La misión Artemis II ya está en camino hacia la Luna y ha comenzado a ofrecer una de las primeras postales de su travesía: imágenes de la Tierra captadas por astronautas en pleno vuelo, algo que no ocurría desde la era del programa Programa Apolo.
Las fotografías, publicadas por la NASA, fueron tomadas desde la nave Orion, que transporta a cuatro astronautas en la primera misión tripulada más allá de la órbita terrestre en más de medio siglo.
En las imágenes, la Tierra aparece suspendida en la oscuridad del espacio, con detalles como la curvatura del planeta, la línea que separa el día y la noche e incluso destellos de auroras en los polos. Para los científicos, no solo se trata de fotografías espectaculares, sino también de una confirmación visual del avance de la misión.

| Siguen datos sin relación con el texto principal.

## src/rtl/sincronizador_pkg.sv

```systemverilog
// Shared definitions for the serial frame synchroniser: FSM encoding,
// error-counter width and a saturating increment helper.
package sincronizador_pkg;

    typedef enum logic [1:0] {
        BUSCAR       = 2'd0,
        CONFIRMAR    = 2'd1,
        SINCRONIZADO = 2'd2,
        ILEGAL       = 2'd3
    } estado_t;

    localparam int ANCHO_ERRORES = 8;

    function automatic logic [ANCHO_ERRORES-1:0] inc_sat(input logic [ANCHO_ERRORES-1:0] v);
        if (v == {ANCHO_ERRORES{1'b1}}) begin
            return v;
        end else begin
            return v + ANCHO_ERRORES'(1);
        end
    endfunction

endpackage

```

## src/rtl/sincronizador_trama_ventana.sv

```systemverilog
// Sliding serial window: shift register, fill tracking and word comparators
// evaluated on the word as it will look after the current bit is shifted in.
module ventana_serie #(
    parameter int               ANCHO        = 5,
    parameter logic [ANCHO-1:0] SECUENCIA    = 5'b10100,
    parameter logic [ANCHO-1:0] SEC_REINICIO = 5'b00000
) (
    input  logic             clk,
    input  logic             rst,
    input  logic             s_in,
    output logic [ANCHO-1:0] w,
    output logic             lleno,
    output logic             es_sync,
    output logic             es_reinicio
);

    localparam int FW = $clog2(ANCHO + 1);

    logic [ANCHO-1:0] sr_r;
    logic [FW-1:0]    fill_r;

    // Window is only trusted once this bit completes ANCHO sampled bits since reset
    always_comb begin
        w           = {sr_r[ANCHO-2:0], s_in};
        lleno       = (fill_r >= FW'(ANCHO - 1));
        es_sync     = lleno && (w == SECUENCIA);
        es_reinicio = lleno && (w == SEC_REINICIO);
    end

    // Shift register and saturating fill counter
    always_ff @(posedge clk) begin
        if (rst) begin
            sr_r   <= '0;
            fill_r <= '0;
        end else begin
            sr_r <= {sr_r[ANCHO-2:0], s_in};
            if (fill_r != FW'(ANCHO)) begin
                fill_r <= fill_r + FW'(1);
            end else begin
                fill_r <= fill_r;
            end
        end
    end

endmodule

```

## src/rtl/sincronizador_trama.sv

```systemverilog
// Serial frame synchroniser: hunts for the sync word, confirms the lock,
// strobes payload words and drops lock after repeated restart words.
module sincronizador_trama
    import sincronizador_pkg::*;
#(
    parameter int               ANCHO        = 5,
    parameter logic [ANCHO-1:0] SECUENCIA    = 5'b10100,
    parameter logic [ANCHO-1:0] SEC_REINICIO = 5'b00000,
    parameter int               N_CONFIRM    = 1,
    parameter int               N_PERDIDA    = 1
) (
    input  logic                     clk,
    input  logic                     rst,
    input  logic                     s_in,
    output logic                     valido,
    output logic                     nuevo_numero,
    output logic [ANCHO-1:0]         dato,
    output logic [ANCHO_ERRORES-1:0] errores_sync
);

    localparam int              CBW      = (ANCHO > 2) ? $clog2(ANCHO) : 1;
    localparam logic [CBW-1:0]  ULT      = CBW'(ANCHO - 1);
    localparam logic [3:0]      N_CONF_L = 4'(N_CONFIRM);
    localparam logic [3:0]      N_PERD_L = 4'(N_PERDIDA);

    logic [ANCHO-1:0]         w_s;
    logic                     lleno_s, es_sync_s, es_reinicio_s, frontera_s;
    estado_t                  estado_r, estado_s;
    logic [CBW-1:0]           cnt_bit_r, cnt_bit_s;
    logic [3:0]               conf_r, conf_s, perd_r, perd_s;
    logic [ANCHO-1:0]         dato_r, dato_s;
    logic                     nuevo_r, nuevo_s, valido_r;
    logic [ANCHO_ERRORES-1:0] errores_r, errores_s;

    ventana_serie #(
        .ANCHO        (ANCHO),
        .SECUENCIA    (SECUENCIA),
        .SEC_REINICIO (SEC_REINICIO)
    ) u_ventana (
        .clk         (clk),
        .rst         (rst),
        .s_in        (s_in),
        .w           (w_s),
        .lleno       (lleno_s),
        .es_sync     (es_sync_s),
        .es_reinicio (es_reinicio_s)
    );

    // Next-state, counters and output values; only BUSCAR compares every bit
    always_comb begin
        estado_s   = estado_r;
        frontera_s = (cnt_bit_r == ULT);
        cnt_bit_s  = frontera_s ? '0 : cnt_bit_r + CBW'(1);
        conf_s     = conf_r;
        perd_s     = perd_r;
        dato_s     = dato_r;
        nuevo_s    = 1'b0;
        errores_s  = errores_r;
        case (estado_r)
            BUSCAR: begin
                if (es_sync_s) begin
                    cnt_bit_s = '0;
                    perd_s    = 4'd0;
                    if (N_CONF_L == 4'd1) begin
                        estado_s = SINCRONIZADO;
                    end else begin
                        estado_s = CONFIRMAR;
                        conf_s   = 4'd1;
                    end
                end else begin
                    estado_s = BUSCAR;
                end
            end
            CONFIRMAR: begin
                if (frontera_s && es_sync_s) begin
                    conf_s = conf_r + 4'd1;
                    if (conf_r + 4'd1 == N_CONF_L) begin
                        estado_s = SINCRONIZADO;
                        perd_s   = 4'd0;
                    end else begin
                        estado_s = CONFIRMAR;
                    end
                end else if (frontera_s) begin
                    estado_s = BUSCAR;
                    conf_s   = 4'd0;
                end else begin
                    estado_s = CONFIRMAR;
                end
            end
            SINCRONIZADO: begin
                if (frontera_s && es_reinicio_s) begin
                    if (perd_r + 4'd1 == N_PERD_L) begin
                        estado_s  = BUSCAR;
                        errores_s = inc_sat(errores_r);
                        conf_s    = 4'd0;
                        perd_s    = 4'd0;
                    end else begin
                        perd_s = perd_r + 4'd1;
                    end
                end else if (frontera_s && es_sync_s) begin
                    perd_s = 4'd0;
                end else if (frontera_s) begin
                    dato_s  = w_s;
                    nuevo_s = 1'b1;
                    perd_s  = 4'd0;
                end else begin
                    estado_s = SINCRONIZADO;
                end
            end
            default: begin
                estado_s = BUSCAR;
                conf_s   = 4'd0;
                perd_s   = 4'd0;
            end
        endcase
    end

    // State, counters and registered outputs
    always_ff @(posedge clk) begin
        if (rst) begin
            estado_r  <= BUSCAR;
            cnt_bit_r <= '0;
            conf_r    <= 4'd0;
            perd_r    <= 4'd0;
            dato_r    <= '0;
            nuevo_r   <= 1'b0;
            valido_r  <= 1'b0;
            errores_r <= '0;
        end else begin
            estado_r  <= estado_s;
            cnt_bit_r <= cnt_bit_s;
            conf_r    <= conf_s;
            perd_r    <= perd_s;
            dato_r    <= dato_s;
            nuevo_r   <= nuevo_s;
            valido_r  <= (estado_s == SINCRONIZADO);
            errores_r <= errores_s;
        end
    end

    assign valido       = valido_r;
    assign nuevo_numero = nuevo_r;
    assign dato         = dato_r;
    assign errores_sync = errores_r;

endmodule

```

## config.mk

```make
export PLATFORM = sky130hd
export DESIGN_NAME = sincronizador_trama
export DESIGN_NICKNAME = d
export VERILOG_FILES = /design/src/rtl/sincronizador_pkg.sv /design/src/rtl/sincronizador_trama_ventana.sv /design/src/rtl/sincronizador_trama.sv
export SDC_FILE = /design/constraint.sdc
export NUM_CORES = 1
export LEC_CHECK = 0
export BUFFER_PORTS_ARGS = -buffer_cell sky130_fd_sc_hd__buf_2
export CORE_MARGIN = 2
export CORE_UTILIZATION = 55
export CTS_BUF_LIST = sky130_fd_sc_hd__clkbuf_8
export DETAILED_ROUTE_END_ITERATION = 12
export HOLD_SLACK_MARGIN = 0.15
export PLACE_DENSITY = 0.78
export SLEW_MARGIN = 20
export SYNTH_ARGS = -nofsm -noshare
export SYNTH_HDL_FRONTEND = slang
export SYNTH_HIERARCHICAL = 1
export SYNTH_SLANG_ARGS = --single-unit
```

## constraint.sdc

```tcl
create_clock -name clk -period 2.3 [get_ports clk]
set_clock_uncertainty 0.15 [all_clocks]
set_input_delay 0.69 -clock clk [delete_from_list [all_inputs] [get_ports clk]]
set_output_delay 0.69 -clock clk [all_outputs]
set_load 0.01 [all_outputs]
```

-- Word level (Yosys, flattened, before mapping)
Cells that the tools add are included.
- eq/ne operators: 16
- multipliers: 0
- $add $sub $neg: 5
- divide/modulo/power cells: 0
- shift-type cells: 0
- magnitude comparators: 1
- reductions and logical operators: 11
- bitwise operators: 5
- multiplexer cells: 25
- operators by type and width (kind ; number):
    4-bit two-way mux ; 10
    4-bit one-hot mux with 3 select lines ; 2
    4-bit AND reduction ; 4
    2-bit two-way mux ; 7
    2-bit != test (second input constant) ; 5
    3-bit two-way mux ; 3
    4-bit by 1-bit adder with 4-bit output (second input constant) ; 2
    8-bit by 1-bit adder with 8-bit output (second input constant) ; 1
    4-bit by 1-bit equality test with 1-bit output (second input constant) ; 2
    8-bit equality test (second input constant) ; 1
    3-bit by 1-bit adder with 3-bit output (second input constant) ; 2
    3-bit != test (second input constant) ; 2
    2-bit one-hot mux with 3 select lines ; 1
    5-bit equality test (second input constant) ; 1
    5-bit zero test ; 1
    1-bit inverter ; 5
    2-bit equality test (second input constant) ; 2
    1-bit logical AND ; 4
    4-bit != test (second input constant) ; 1
    4-bit OR reduction ; 1
    3-bit equality test (second input constant) ; 1
    3-bit >= comparator (second input constant) ; 1
    2-bit by 1-bit equality test with 1-bit output (second input constant) ; 1
    2-bit zero test ; 1
    1-bit two-way mux ; 2
- ROM bits: 0
- register bits after elaboration: 35
- bits in latches: 0
- output and inout bits: 15
- memories kept: 0
- memory bits (writable): 0
- word-level logic and storage cells: 73
- input port bits: 3

-- Depth between registers and ports, before layout
- depth after elaboration: 7
- gate-level depth with buffers: 8
- mapped depth without buffers: 6

-- Modules after synthesis
Netlist, hierarchy kept.
- modules (own cells, without submodules) (module ; area each (µm²) ; instances ; sequential area each (µm²) ; cells each):
    sincronizador_trama ; 1527.7 ; 1 ; 560.5 ; 171
    ventana_serie ; 322.8 ; 1 ; 140.1 ; 30

-- Least setup slack after synthesis
Ideal clock, no wire load.
- path type: input to register
- from: input port s_in
- to: register errores_r[3], in the netlist errores_sync[3]
- data required time: 2.079 ns
- library setup time: 0.071 ns
- path buffers: 0
- stages: 5
- data arrival time: 2.122 ns
- slack: -0.043 ns
- cells stage by stage: nor4b_4 > nor3b_2 > o211ai_2 > or4_1 > a21oi_1
- longest elaborated chain between the ends: 4
- RTL lines (element ; RTL line ; text):
    from (decl) ; sincronizador_trama.sv:14 ; input logic s_in,
    5-bit zero test ; sincronizador_trama_ventana.sv:27 ; es_reinicio = lleno && (w == SEC_REINICIO);
    1-bit logical AND ; sincronizador_trama_ventana.sv:27 ;
    net es_reinicio_s ; sincronizador_trama.sv:27 ; logic lleno_s, es_sync_s, es_reinicio_s, frontera_s;
    1-bit logical AND ; sincronizador_trama.sv:91 ; if (frontera_s && es_reinicio_s) begin
    4-bit AND reduction (no line) ; n/a ;
    to (signal assigned) ; sincronizador_trama.sv:137 ; errores_r <= errores_s;
    to (decl) ; sincronizador_trama.sv:33 ; logic [ANCHO_ERRORES-1:0] errores_r, errores_s;
The timed path passes the listed nets, and every way through them passes these cells.
A chain may end at the register's enable or synchronous reset.

-- Worst setup path after layout
- from: input port s_in
- to: register errores_r[0], in the netlist errores_sync[0]
Same word-level chain as after synthesis.

==> flow_summary.ini <==
[timing]
setup_ws_ps = 183
worst_slew_pin_slew_ps = 507
fmax_mhz = 472
finalHoldViolations = 0
final.setup.tns_ps = 0
slew_viol_final = 0
rsz0062_at_grt = false
fin_crit_ps = 2120
finalCritPeriodShare_pct = 92.1
finalSetupViolCount = 0
slew_headroom_pct = 65.8

[finish]
stdcell_count = 268
seqCellArea_um2 = 701
final_common_cell = dfxtp_1
n_antenna_cell = 0
fill_cells = 278
final_area_mm2 = 0.00209
nets = 234
final_layout_size_suffix_gt1_share_pct = 21.6
layout_common_cells = 35 x dfxtp_1, 17 x buf_2, 15 x nor2_1, 13 x inv_1, 13 x nand3_1
area_delta_synth_final_pct = 13.3
multi_input_area_mm2 = 0.00107

[drt]
drt_iter0_drc = 115
vias = 1493
wire_per_inst_um = 12.6
routed_wirelength_um = 3380
drt.antenna.violating_nets = 0
viasPerCell = 5.57
drt-pass1-iter-count = 4
drc_errors = 0

[worst_setup_path]
criticalPathCategory = in -> reg
path_max_fanout = 6
critPathArrivalTime_ps = 2200
crit_required_ps = 2380
startpoint_type = input port
cp-end-kind = flop

[global_route]
antenna_found_initial = 0
grt_pass1_wl_um = 5570
grtUsageMet3_pct = 6.21
grt_pass1_vias = 1306
grt_util_all_layers_pct = 19.4
grt_max_degree = 24
grt_overflow = 0
use_met2_pct = 31.4
grt_use_met1_pct = 24.7
grt_busiest_layer = met2

[cts]
clk_path_buf_depth = 2
cts_made_buffers = 5
cts_tree = built
cts_resized = 0
insertion_delay_ps = 290
cts_sinks = 35
path_clk_slew_ps = 80
post_cts.repair.setup_buffers = 0
ctsRootBufferMaster = clkbuf_8
cts-hold-fix-buffers = 0
cts.htree.levels = 2

[place]
placed_cells = 260
dp_hpwl_um = 2410
port_buffers = 17
placed_cell_area_mm2 = 0.00199
place_ws_ps = -128
gp_congestion = 0.819

[floorplan]
die-height_um = 61.9
die_x_um = 61.9
die_area_mm2 = 0.00384
core_area_mm2 = 0.00328
start_util_pct = 56.2
fp-row-count = 21
io_pins = 18

[yosys]
synth_nets = 213
syn_inst = 200
ys_warn_count = 6
syn_area_per_cell_um2 = 9.23
syn-cell-area_mm2 = 0.00185

[min_path]
hold_class = reg -> reg

[pwr]
p_per_area_mw_per_mm2 = 545
ir_worst_vdd_uv = 324
leakage_uw = 0.000897
combPwrFrac_pct = 6.1
p_int_uw = 859
p_clk_share_pct = 38.7
switching_share_pct = 24.8
p_sw_uw = 283
sequentialPowerShare_pct = 55.3

[flow_run]
max_cap_violations = 0

[outcome]
status = finished, final reports clean
## power groups by stage
stage / Sequential (uW) / Clock (uW) / Combinational [uW]
floorplan: 641 / 0 / 54.3
finish: 631 / 441 / 69.1
global route: 633 / 473 / 78.4
global placement: 644 / 0 / 67.7
detailed placement: 645 / 0 / 69.3
CTS: 631 / 453 / 69.8
## critical path: stages
cell and delay [ps]:
buf_2 120, nor4b_4 250, nor3b_4 300, o211ai_2 200, buf_4 180, or3_1 310
a21oi_1 140
## worst paths after layout
kind                                 from                      endpoint  slack [ps]  cells past startpoint
setup / recovery                     s_in  errores_sync[0]$_SDFFE_PP0P_         180                      7
hold / removal    cnt_bit_r[0]$_SDFF_PP0_       cnt_bit_r[0]$_SDFF_PP0_         320                      1
setup reg to reg   perd_r[0]$_SDFFE_PP0P_        conf_r[3]$_SDFFE_PP0P_         220                      6
hold reg to reg   cnt_bit_r[0]$_SDFF_PP0_       cnt_bit_r[0]$_SDFF_PP0_         320                      1
## through the flow
stage / utilization [%] / total power (uW) / hold WS, ps
floorplan: - / 695 / 279
global placement: 60.6 / 712 / 297
detailed placement: 60.6 / 715 / 310
CTS: 63.4 / 1150 / 320
global route: 63.7 / 1190 / 361
finish: 63.7 / 1140 / 316
## sequential cells by signal (all words and copies together) (netlist names)
signal            count
cnt_bit_r             3
conf_r                4
dato                  5
errores_sync          8
estado_r              2
nuevo_numero          1
perd_r                4
u_ventana/fill_r      3
u_ventana/sr_r        4
valido                1
## area by class of cell
type,count,area share (%)
sequential,35,33.5
multi-input combinational,143,51.0
timing repair buffer,23,6.22
clock inverter,3,0.956
inverter,13,2.33
clock buffer,5,3.29
tap,46,2.75
## per-layer routing
metal / wire [um] / vias to the layer above
met5: 0 / -
met4: 45 / 0
met3: 111 / 5
met2: 1560 / 19
met1: 1660 / 703
li1: - / 766
No activity file was read; power rests on OpenSTA's default activity.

La Artemis II despegó a inicios de abril y ya ha realizado la maniobra clave que la colocó en trayectoria hacia la Luna. A diferencia de las misiones del Programa Apolo que lograron alunizar, este vuelo no contempla un aterrizaje, sino un recorrido alrededor del satélite natural antes de regresar a la Tierra.
El objetivo principal es poner a prueba los sistemas de la nave y preparar el camino para futuras misiones que sí buscarán llevar astronautas nuevamente a la superficie lunar en los próximos años.
Más allá de su valor técnico, las imágenes tienen un fuerte componente simbólico. Ver la Tierra desde esa distancia —como un punto brillante en la inmensidad— ha sido descrito por generaciones de astronautas como una experiencia transformadora, que subraya la fragilidad del planeta.
Con Artemis II, la humanidad da un nuevo paso en su regreso a la exploración lunar, combinando tecnología moderna con una de las experiencias más icónicas de la historia espacial: observar nuestro mundo desde el camino hacia la Luna.